La sentenza della Cassazione è arrivata nella serata di oggi, martedì 24 ottobre: confermata la condanna a 6 anni 5 mesi e 15 giorni per la donna pratese, oggi 35enne, che nel 2018 partorì il figlio avuto da un ragazzino di appena 14 anni a cui dava ripetizioni di inglese in vista dell'esame di terza media. La sentenza spalanca le porte del carcere: diventa definitiva la condanna per atti sessuali e violenza sessuale per induzione su minore e la donna, assieme al proprio avvocato, Mattia Alfano, ha deciso di non aspettare i carabinieri ma di costituirsi subito a Sollicciano, il carcere con una sezione femminile più vicino a casa (si attende l'ordine di esecuzione per l'ingresso in cella). Quelle di oggi sono state ore di lunga attesa per l’imputata: il colpo di scena non c'è stato. Il ricorso in Cassazione, presentato dalla difesa, è stato respinto. Il terzo grado ha fatto suo il convincimento dei giudici di Appello che un anno e mezzo fa, a loro volta, sposarono la sentenza del tribunale di Prato apportando alla pena solo una piccola riduzione di 15 giorni per effetto dell'assoluzione dal reato di violazione di domicilio. Dunque, arriva la parola fine sulla vicenda venuta a galla nella primavera del 2020 quando il ragazzino, schiacciato dalla paura, dalla preoccupazione e dall'angoscia, confidò alla madre in cosa si erano trasformate le lezioni di inglese: non compiti, non studio, non libri ma incontri amorosi, anzi sessuali che ancora andavano avanti e dai quali un anno e mezzo prima, nell'estate del 2018, era nato un bambino. 29 anni lei, all’epoca, 14 lui. Un rapporto diventato ben altro da quello che doveva essere e dal quale, raccontò in seguito il giovane, non riusciva a sottrarsi a causa delle pressioni, dei continui messaggi e soprattutto delle minacce di rivelare a tutti la vera paternità del bambino se lui non avesse assecondato quella relazione, se non si fosse presentato agli appuntamenti, se avesse interrotto la frequentazione. Una minaccia troppo grande per il ragazzo diventato improvvisamente taciturno, solitario, insofferente, nervoso, preda di comportamenti insoliti e infine esplosi in un racconto che nessun genitore vorrebbe mai ascoltare. La madre, accompagnata dall'avvocato di famiglia, Roberta Roviello, si presentò in questura sperando in cuor suo che quelle minacce fossero solo un bluff, un ricatto. E invece, nel giro di pochissimi giorni, l'esame del dna confermò la paternità.

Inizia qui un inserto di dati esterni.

`config.mk`:
```
export PLATFORM = sky130hd
export DESIGN_NAME = lpm_ctrl
export DESIGN_NICKNAME = d
export VERILOG_FILES = /design/src/lpm_pkg.sv /design/src/lpm_ctrl.sv /design/src/lpm_wake_edge.sv
export VERILOG_INCLUDE_DIRS = /design/src
export SDC_FILE = /design/constraint.sdc
export NUM_CORES = 1
export LEC_CHECK = 0
export BUFFER_PORTS_ARGS = -buffer_cell sky130_fd_sc_hd__buf_4
export CAP_MARGIN = 10
export CORE_MARGIN = 2
export CORE_UTILIZATION = 39
export CTS_BUF_LIST = sky130_fd_sc_hd__clkbuf_4 sky130_fd_sc_hd__clkbuf_8 sky130_fd_sc_hd__clkbuf_16
export CTS_CLUSTER_SIZE = 30
export DETAILED_ROUTE_END_ITERATION = 16
export PLACE_DENSITY_LB_ADDON = 0.08
export SYNTH_ARGS = -nofsm -noshare
export SYNTH_HDL_FRONTEND = slang
export SYNTH_HIERARCHICAL = 1
export SYNTH_SLANG_ARGS = --single-unit
```
`constraint.sdc`:
```
create_clock -name sys_clk -period 1.26 [get_ports sys_clk]
set_input_delay 0.063 -clock sys_clk [delete_from_list [all_inputs] [get_ports sys_clk]]
set_output_delay 0.063 -clock sys_clk [all_outputs]
set_load 0.01 [all_outputs]
```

I sostituti Lorenzo Gestri e Lorenzo Boscagli aprirono un'inchiesta e sul registro delle notizie di reato finirono la donna, messa poi agli arresti domiciliari per un anno, e il marito, accusato di sapere di non essere il padre del bambino quando all'anagrafe lo registrò con il proprio cognome; un'accusa che ha prodotto una sentenza di condanna in primo grado e di assoluzione in Appello.
L'imputata, che nel corso dell'inchiesta fu sottoposta ad una perizia psichiatrica che la dichiarò capace di intendere e volere (dottor Renato Ariatti, lo stesso che valutò le condizioni psichiche di Anna Maria Franzoni, la donna di Cogne condannata per l'omicidio del figlioletto), varca le porte del carcere dove dovrà scontare quasi un anno prima di chiedere i domiciliari e accedere così all'unico beneficio previsto per le mamme con almeno un figlio sotto i dieci anni. E lei è mamma di quel bambino che oggi di anni ne ha cinque. “Le condanne si rispettano – il commento dell’avvocato Alfano – e si rispetta anche questa naturalmente. Mi auguro che la mia assistita possa uscire quanto prima e tornare dai figli, seguendo il percorso previsto per tutte le mamme che entrano in carcere”. Un commento è stato rilasciato anche dall’avvocato Roviello, parte civile: “Finalmente è stata messa la parola fine a questa vicenda che ha sconvolto, per lo scellerato volere di una, le vite di tante persone. Prima vittima è sicuramente il ragazzo abusato per così tanto tempo, ma con lui tutti i suoi cari. La sua vita, la vita di tutti loro è stata deviata e a certi danni non c’è rimedio. Ad ogni modo, la giustizia penale ha fatto il suo corso e, per quanto una sentenza di condanna non sia mai una vittoria, accogliamo con favore la sentenza pronunciata”.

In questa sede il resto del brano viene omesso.